++++ Provided data ++++

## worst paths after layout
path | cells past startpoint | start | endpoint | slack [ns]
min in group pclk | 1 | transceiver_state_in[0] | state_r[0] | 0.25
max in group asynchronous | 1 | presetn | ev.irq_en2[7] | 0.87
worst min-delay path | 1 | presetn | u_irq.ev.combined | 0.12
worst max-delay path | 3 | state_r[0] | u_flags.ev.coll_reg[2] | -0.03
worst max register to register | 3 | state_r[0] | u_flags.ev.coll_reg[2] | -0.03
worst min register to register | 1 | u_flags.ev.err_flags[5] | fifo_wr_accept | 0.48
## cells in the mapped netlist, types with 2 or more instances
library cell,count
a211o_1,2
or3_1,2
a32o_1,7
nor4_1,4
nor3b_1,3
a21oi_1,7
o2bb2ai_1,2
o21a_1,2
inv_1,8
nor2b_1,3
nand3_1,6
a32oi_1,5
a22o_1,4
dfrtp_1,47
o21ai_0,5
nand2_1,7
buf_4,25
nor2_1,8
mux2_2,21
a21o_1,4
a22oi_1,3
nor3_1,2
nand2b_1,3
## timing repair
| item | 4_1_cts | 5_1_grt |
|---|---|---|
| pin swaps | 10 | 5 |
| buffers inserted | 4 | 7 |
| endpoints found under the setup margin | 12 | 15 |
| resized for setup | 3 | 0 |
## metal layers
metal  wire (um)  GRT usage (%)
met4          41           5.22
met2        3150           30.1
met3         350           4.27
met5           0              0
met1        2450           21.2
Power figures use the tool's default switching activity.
### src/hdl/ppgab_pkg.sv
// Purpose: shared constants, register layouts and carriers of the
//          averaging, burst and presence sequencer
// Assumes: 50 MHz system clock, 32768 Hz sampling time base
// Notes:   register offsets are byte addresses on the plain port
package ppgab_pkg;

	// Clock and time base
	localparam int SYS_CLK_HZ  = 50_000_000;
	localparam int SYS_CLK_MHZ = 50;
	localparam int SMP_CLK_HZ  = 32768;
	localparam int TICK_CYC    = SYS_CLK_HZ / SMP_CLK_HZ;
	localparam int ADC_W       = 19;
	localparam int ACC_W       = ADC_W + 7;
	localparam int SLOTS       = 6;
	// Emitter settling times in ns, indexed by code
	localparam int SETTLE_NS [4] = '{4000, 6000, 8000, 12000};

	// Register offsets
	localparam logic [7:0] ADDR_EXPO   = 8'h10;
	localparam logic [7:0] ADDR_RATE   = 8'h12;
	localparam logic [7:0] ADDR_TIMING = 8'h13;
	localparam logic [7:0] ADDR_THRESH = 8'h14;
	localparam logic [7:0] ADDR_BIAS   = 8'h15;
	localparam logic [7:0] ADDR_SPIKE  = 8'h16;
	localparam logic [7:0] ADDR_ISTAT  = 8'h17;
	localparam logic [7:0] ADDR_IMASK  = 8'h18;
	localparam logic [7:0] ADDR_PROX   = 8'h19;
	localparam logic [3:0] LUT_DIS     = 4'hf;

	// Register layouts, field positions by declaration order
	typedef struct packed {logic [2:0] rsvd; logic [2:0] nexp; logic [1:0] tint;} ppgab_expo_s;
	typedef struct packed {logic [4:0] sr; logic [2:0] avg;} ppgab_rate_s;
	typedef struct packed {
		logic [1:0] settle; logic filt; logic [1:0] rsvd; logic [1:0] brate; logic ben;
	} ppgab_timing_s;
	typedef struct packed {logic p2; logic [2:0] b2; logic p1; logic [2:0] b1;} ppgab_bias_s;
	typedef struct packed {
		logic on; logic order; logic [1:0] coeff; logic [1:0] start; logic [1:0] gain;
	} ppgab_spike_s;

	// Reset values
	localparam ppgab_expo_s   RST_EXPO   = '{rsvd: 3'h0, nexp: 3'h1, tint: 2'h0};
	localparam ppgab_rate_s   RST_RATE   = '{sr: 5'h11, avg: 3'h0};
	localparam ppgab_timing_s RST_TIMING = '{settle: 2'h1, default: '0};
	localparam ppgab_spike_s  RST_SPIKE  = '{order: 1'h1, default: '0};

	// Carriers
	typedef struct packed {logic wr; logic rd; logic [7:0] addr; logic [7:0] wdata;} ppgab_bus_s;
	typedef struct packed {logic valid; logic [ADC_W-1:0] data;} ppgab_conv_s;
	typedef struct packed {logic valid; logic [2:0] slot; logic [ADC_W-1:0] data;} ppgab_fifo_s;
	typedef struct packed {
		logic [1:0] tint; logic filt; ppgab_bias_s bias; ppgab_spike_s spike;
	} ppgab_cfg_s;
	typedef enum logic [1:0] {S_WAIT, S_SETTLE, S_INTEG} ppgab_fsm_e;

	// Sample period in time base ticks per rate code
	function automatic logic [12:0] smp_ticks(input logic [4:0] c);
		case (c)
			5'h00, 5'h06: smp_ticks = 13'h51f;
			5'h01, 5'h07: smp_ticks = 13'h28f;
			5'h02, 5'h08: smp_ticks = 13'h186;
			5'h03, 5'h09: smp_ticks = 13'h148;
			5'h04: smp_ticks = 13'h0a4;
			5'h05: smp_ticks = 13'h052;
			5'h0a: smp_ticks = 13'h1000;
			5'h0b: smp_ticks = 13'h800;
			5'h0c: smp_ticks = 13'h400;
			5'h0d: smp_ticks = 13'h200;
			5'h0e: smp_ticks = 13'h100;
			5'h0f: smp_ticks = 13'h080;
			5'h10: smp_ticks = 13'h040;
			5'h11: smp_ticks = 13'h020;
			5'h12: smp_ticks = 13'h010;
			default: smp_ticks = 13'h008;
		endcase
	endfunction

	// Burst period in ticks: 8, 32, 84, 256 Hz
	function automatic logic [12:0] burst_ticks(input logic [1:0] c);
		case (c)
			2'h0: burst_ticks = 13'h1000;
			2'h1: burst_ticks = 13'h400;
			2'h2: burst_ticks = 13'h186;
			default: burst_ticks = 13'h080;
		endcase
	endfunction
endpackage

### src/hdl/ppgab_core.sv
// Purpose: averaging, burst sequencing, settling delay and presence
//          compare with its register file and interrupt
// Assumes: one i_conv result answers each o_adc_start
// Notes:   all state but the check helpers is one struct, filled in one comb process
// Summary of operation
// - average 2^code conversions per slot, then push
// - burst mode uses average code as burst length
// - in burst, clamp average code to largest fitting value
// - no fitting code at all disables burst
// - fit limit from rate and burst table
// - settle delay between emitter on and integration
// - single bit selects filter type a or b
// - burst repeat rate from two-bit code
// - burst off runs one cycle per sample period
// - burst on: group, push average, await repeat
// - too slow rate clears burst enable itself
// - one cycle is the ordered slot sequence
// - LED1 top byte at threshold raises presence
// - threshold all ones fires only on a top byte of all ones
// - spike replace enable bit drives function on
// - unsupported rate code stored as highest supported
// - average and rate codes share one register
//
// Our own choice: strobed register access.
`timescale 1ns/100ps
module ppgab_core #(
	parameter int TICK_DIV = ppgab_pkg::TICK_CYC
) (
	input  wire logic                  i_sys_clk,
	input  wire logic                  i_sys_rst,
	input  wire ppgab_pkg::ppgab_bus_s  i_bus,
	output logic [7:0]                 o_rdata,
	input  wire ppgab_pkg::ppgab_conv_s i_conv,
	output logic                       o_led_on,
	output logic                       o_adc_start,
	output logic [2:0]                 o_slot,
	output ppgab_pkg::ppgab_fifo_s      o_fifo,
	output ppgab_pkg::ppgab_cfg_s       o_cfg,
	output logic                       o_prox_mode,
	output logic                       o_irq
);
	import ppgab_pkg::*;

	// Time base divider must fit its counter
	if (TICK_DIV < 2 || TICK_DIV > 65535) begin : g_chk
		$error("TICK_DIV out of range");
	end

	// Whole module state, check helpers apart
	typedef struct packed {
		ppgab_expo_s                      expo;   // Exposure setup
		ppgab_rate_s                      rate;   // Rate and average
		ppgab_timing_s                    tim;    // Timing and burst
		logic [7:0]                       thr;    // Presence threshold
		ppgab_bias_s                      bias;   // Detector bias
		ppgab_spike_s                     spk;    // Spike replace
		logic [1:0]                       istat;  // Sticky events
		logic [1:0]                       imask;  // Event mask
		logic                             prox;   // Proximity mode
		logic [7:0]                       rdata;  // Read answer
		logic [15:0]                      tdiv;   // Tick divider
		logic [12:0]                      scnt;   // Sample period
		logic [12:0]                      bcnt;   // Burst period
		logic                             bact;   // Burst running
		ppgab_fsm_e                       fsm;    // Sequencer
		logic [2:0]                       slot;   // Current slot
		logic [9:0]                       cnt;    // Settle count
		logic [6:0]                       grp;    // Group position
		logic [SLOTS-1:0][ACC_W-1:0]      acc;    // Slot sums
		logic                             led;    // Emitter on
		logic                             adc;    // Start pulse
		ppgab_fifo_s                      fifo;   // Pushed result
	} ppgab_state_s;

	ppgab_state_s     st;         // Registered state
	ppgab_state_s     next_st;    // Next state
	logic [3:0]       lut;        // Fit limit, all ones when none
	logic [2:0]       eff_avg;    // Average code in use
	logic [2:0]       nslot;      // Slots per cycle
	logic             tick;       // Time base tick
	logic             smp_wrap;   // Sample period end
	logic             bwrap;      // Burst period end
	logic             grp_last;   // Last member of group
	logic [ACC_W-1:0] sum;        // Slot sum with new result
	logic [9:0]       settle_hcnt;// Cycles spent settling
	logic [1:0]       settle_cd;  // Settle code in use

	// Settling cycles, rounded up
	function automatic logic [9:0] settle_cyc(input logic [1:0] c);
		settle_cyc = 10'((SETTLE_NS[c] * SYS_CLK_MHZ + 999) / 1000);
	endfunction

	// fit limit table
	// Largest average code per rate, nibble per burst rate
	function automatic logic [3:0] avg_lut(input logic [4:0] sr, input logic [1:0] br);
		logic [15:0] row;
		case (sr)
			5'h00, 5'h06, 5'h0c: row = 16'hfff1;
			5'h01, 5'h07, 5'h0d: row = 16'hff02;
			5'h02, 5'h03, 5'h08, 5'h09: row = 16'hff13;
			5'h04: row = 16'hf024;
			5'h05: row = 16'hf135;
			5'h0b: row = 16'hfff0;
			5'h0e: row = 16'hf013;
			5'h0f: row = 16'hf124;
			5'h10: row = 16'hf235;
			5'h11: row = 16'h0346;
			5'h12: row = 16'h1457;
			5'h13: row = 16'h2567;
			default: row = 16'hffff;
		endcase
		avg_lut = row[{br, 2'h0} +: 4];
	endfunction

	// Nominal rate of a code, reserved codes rank highest
	function automatic logic [12:0] sps_of(input logic [4:0] c);
		case (c)
			5'h00, 5'h06: sps_of = 13'h019;
			5'h01, 5'h07: sps_of = 13'h032;
			5'h02, 5'h08: sps_of = 13'h054;
			5'h03, 5'h09: sps_of = 13'h064;
			5'h04: sps_of = 13'h0c8;
			5'h05: sps_of = 13'h190;
			default: sps_of = (c < 5'h14) ? 13'h1000 >> (5'h13 - c) : 13'h1fff;
		endcase
	endfunction

	// Slots per cycle, kept within 1 to 6
	function automatic logic [2:0] slots_of(input logic [2:0] n);
		slots_of = (n == 3'h0) ? 3'h1 : ((n > 3'h6) ? 3'h6 : n);
	endfunction

	// Highest code the exposure setup supports
	function automatic logic [4:0] max_code(input logic n2, input logic [2:0] ne,
			input logic [1:0] t);
		logic [19:0] row;
		if (n2) begin
			case (ne)
				3'h1: row = {4{5'h09}};
				3'h2: row = {5'h08, 5'h08, 5'h08, 5'h09};
				3'h3: row = {4{5'h07}};
				default: row = {4{5'h06}};
			endcase
		end else begin
			case (ne)
				3'h1: row = {5'h11, 5'h12, 5'h12, 5'h13};
				3'h2: row = {5'h10, 5'h11, 5'h11, 5'h12};
				3'h3: row = {5'h10, 5'h10, 5'h11, 5'h11};
				3'h4: row = {5'h05, 5'h10, 5'h10, 5'h11};
				3'h5: row = {5'h0f, 5'h10, 5'h10, 5'h10};
				default: row = {5'h0f, 5'h05, 5'h10, 5'h10};
			endcase
		end
		max_code = row[t * 5 +: 5];
	endfunction

	// Decodes shared by the sequencer and its checks
	always_comb begin
		lut = avg_lut(st.rate.sr, st.tim.brate);
		nslot = slots_of(st.expo.nexp);
		eff_avg = (st.tim.ben && lut != LUT_DIS && st.rate.avg > lut[2:0]) ? lut[2:0]
			: st.rate.avg;
		tick = st.tdiv == 16'(TICK_DIV - 1);
		smp_wrap = tick && st.scnt >= smp_ticks(st.rate.sr) - 13'h1;
		bwrap = tick && st.bcnt >= burst_ticks(st.tim.brate) - 13'h1;
		// Past the end too, so a lowered code never strands a group
		grp_last = st.grp >= 7'((8'h01 << eff_avg) - 8'h01);
		sum = st.acc[st.slot] + ACC_W'(i_conv.data);
	end

	// Next state
	always_comb begin
		logic [1:0] ev;
		logic [1:0] w1c;
		logic       go;
		logic [4:0] mc;
		ev = 2'h0;
		w1c = 2'h0;
		go = 1'b0;
		mc = 5'h00;
		next_st = st;
		next_st.adc = 1'b0;
		next_st.fifo.valid = 1'b0;
		next_st.rdata = 8'h00;
		// Time base and period counters
		next_st.tdiv = tick ? 16'h0 : st.tdiv + 16'h1;
		if (smp_wrap) begin
			next_st.scnt = 13'h0;
		end else if (tick) begin
			next_st.scnt = st.scnt + 13'h1;
		end
		if (bwrap) begin
			next_st.bcnt = 13'h0;
		end else if (tick) begin
			next_st.bcnt = st.bcnt + 13'h1;
		end
		if (st.fsm == S_WAIT) begin
			if (!st.tim.ben) begin
				go = smp_wrap;
			end else if (bwrap && !st.bact) begin
				go = 1'b1;
				next_st.bact = 1'b1;
				next_st.grp = 7'h0;
				next_st.acc = '0;
				next_st.scnt = 13'h0;
			end else begin
				go = st.bact && smp_wrap;
			end
		end
		// Slot sequencer
		case (st.fsm)
			S_WAIT: begin
				if (go) begin
					next_st.slot = 3'h0;
					next_st.led = 1'b1;
					next_st.cnt = settle_cyc(st.tim.settle) - 10'h1;
					next_st.fsm = S_SETTLE;
				end
			end
			S_SETTLE: begin
				if (st.cnt == 10'h0) begin
					next_st.adc = 1'b1;
					next_st.fsm = S_INTEG;
				end else begin
					next_st.cnt = st.cnt - 10'h1;
				end
			end
			S_INTEG: begin
				if (i_conv.valid) begin
					next_st.led = 1'b0;
					if (grp_last) begin
						next_st.fifo.valid = 1'b1;
						next_st.fifo.slot = st.slot;
						next_st.fifo.data = ADC_W'(sum >> eff_avg);
						next_st.acc[st.slot] = '0;
					end else begin
						next_st.acc[st.slot] = sum;
					end
					if (st.slot == 3'h0 && i_conv.data[ADC_W-1 -: 8] >= st.thr && st.prox) begin
						ev[0] = 1'b1;
					end
					// walk the slot sequence
					// Past the end too, so a shrunk sequence still closes
					if (st.slot >= nslot - 3'h1) begin
						next_st.fsm = S_WAIT;
						next_st.grp = grp_last ? 7'h0 : st.grp + 7'h1;
						if (grp_last) begin
							next_st.bact = 1'b0;
						end
					end else begin
						next_st.slot = st.slot + 3'h1;
						next_st.led = 1'b1;
						next_st.cnt = settle_cyc(st.tim.settle) - 10'h1;
						next_st.fsm = S_SETTLE;
					end
				end
			end
			default: begin
				next_st.fsm = S_WAIT;
			end
		endcase
		if (st.tim.ben && lut == LUT_DIS) begin
			next_st.tim.ben = 1'b0;
			next_st.bact = 1'b0;
			ev[1] = 1'b1;
		end
		if (!st.tim.ben) begin
			next_st.bact = 1'b0;
		end
		// Register writes
		if (i_bus.wr) begin
			case (i_bus.addr)
				ADDR_EXPO: next_st.expo = ppgab_expo_s'({3'h0, i_bus.wdata[4:0]});
				ADDR_RATE: begin
					mc = max_code(i_bus.wdata[7:3] inside {[5'h06:5'h09]},
						slots_of(st.expo.nexp), st.expo.tint);
					next_st.rate = i_bus.wdata;
					if (sps_of(i_bus.wdata[7:3]) > sps_of(mc)) begin
						next_st.rate.sr = mc;
					end
				end
				ADDR_TIMING: next_st.tim = ppgab_timing_s'(i_bus.wdata & 8'he7);
				ADDR_THRESH: next_st.thr = i_bus.wdata;
				ADDR_BIAS: next_st.bias = ppgab_bias_s'(i_bus.wdata & 8'h77);
				ADDR_SPIKE: next_st.spk = i_bus.wdata;
				ADDR_ISTAT: w1c = i_bus.wdata[1:0];
				ADDR_IMASK: next_st.imask = i_bus.wdata[1:0];
				ADDR_PROX: next_st.prox = st.prox | i_bus.wdata[0];
				default: ;
			endcase
		end
		if (ev[0]) begin
			next_st.prox = 1'b0;
		end
		// Events win over a same-cycle clear
		next_st.istat = (st.istat & ~w1c) | ev;
		// Register reads, answer next cycle only
		if (i_bus.rd) begin
			case (i_bus.addr)
				ADDR_EXPO: next_st.rdata = st.expo;
				ADDR_RATE: next_st.rdata = st.rate;
				ADDR_TIMING: next_st.rdata = st.tim;
				ADDR_THRESH: next_st.rdata = st.thr;
				ADDR_BIAS: next_st.rdata = st.bias;
				ADDR_SPIKE: next_st.rdata = st.spk;
				ADDR_ISTAT: next_st.rdata = {6'h00, st.istat};
				ADDR_IMASK: next_st.rdata = {6'h00, st.imask};
				ADDR_PROX: next_st.rdata = {7'h00, st.prox};
				default: next_st.rdata = 8'h00;
			endcase
		end
		// Synchronous reset
		if (i_sys_rst) begin
			next_st = '0;
			next_st.expo = RST_EXPO;
			next_st.rate = RST_RATE;
			next_st.tim = RST_TIMING;
			next_st.spk = RST_SPIKE;
		end
	end

	// State register
	always_ff @(posedge i_sys_clk) begin
		st <= next_st;
	end

	// Outputs
	assign o_rdata = st.rdata;
	assign o_led_on = st.led;
	assign o_adc_start = st.adc;
	assign o_slot = st.slot;
	assign o_fifo = st.fifo;
	assign o_prox_mode = st.prox;
	assign o_irq = |(st.istat & st.imask);
	assign o_cfg = '{tint: st.expo.tint, filt: st.tim.filt, bias: st.bias, spike: st.spk};

	// Check helper: cycles spent settling, code latched at settle start
	always_ff @(posedge i_sys_clk) begin
		settle_hcnt <= (i_sys_rst || st.fsm != S_SETTLE) ? 10'h0 : settle_hcnt + 10'h1;
		settle_cd <= (st.fsm == S_SETTLE) ? settle_cd : st.tim.settle;
	end
endmodule // ppgab_core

++++

◆ What you will do
What lines hold the string "from"? Pick them out of the data.

◆ Solution for this task
// - fit limit from rate and burst table
// - burst repeat rate from two-bit code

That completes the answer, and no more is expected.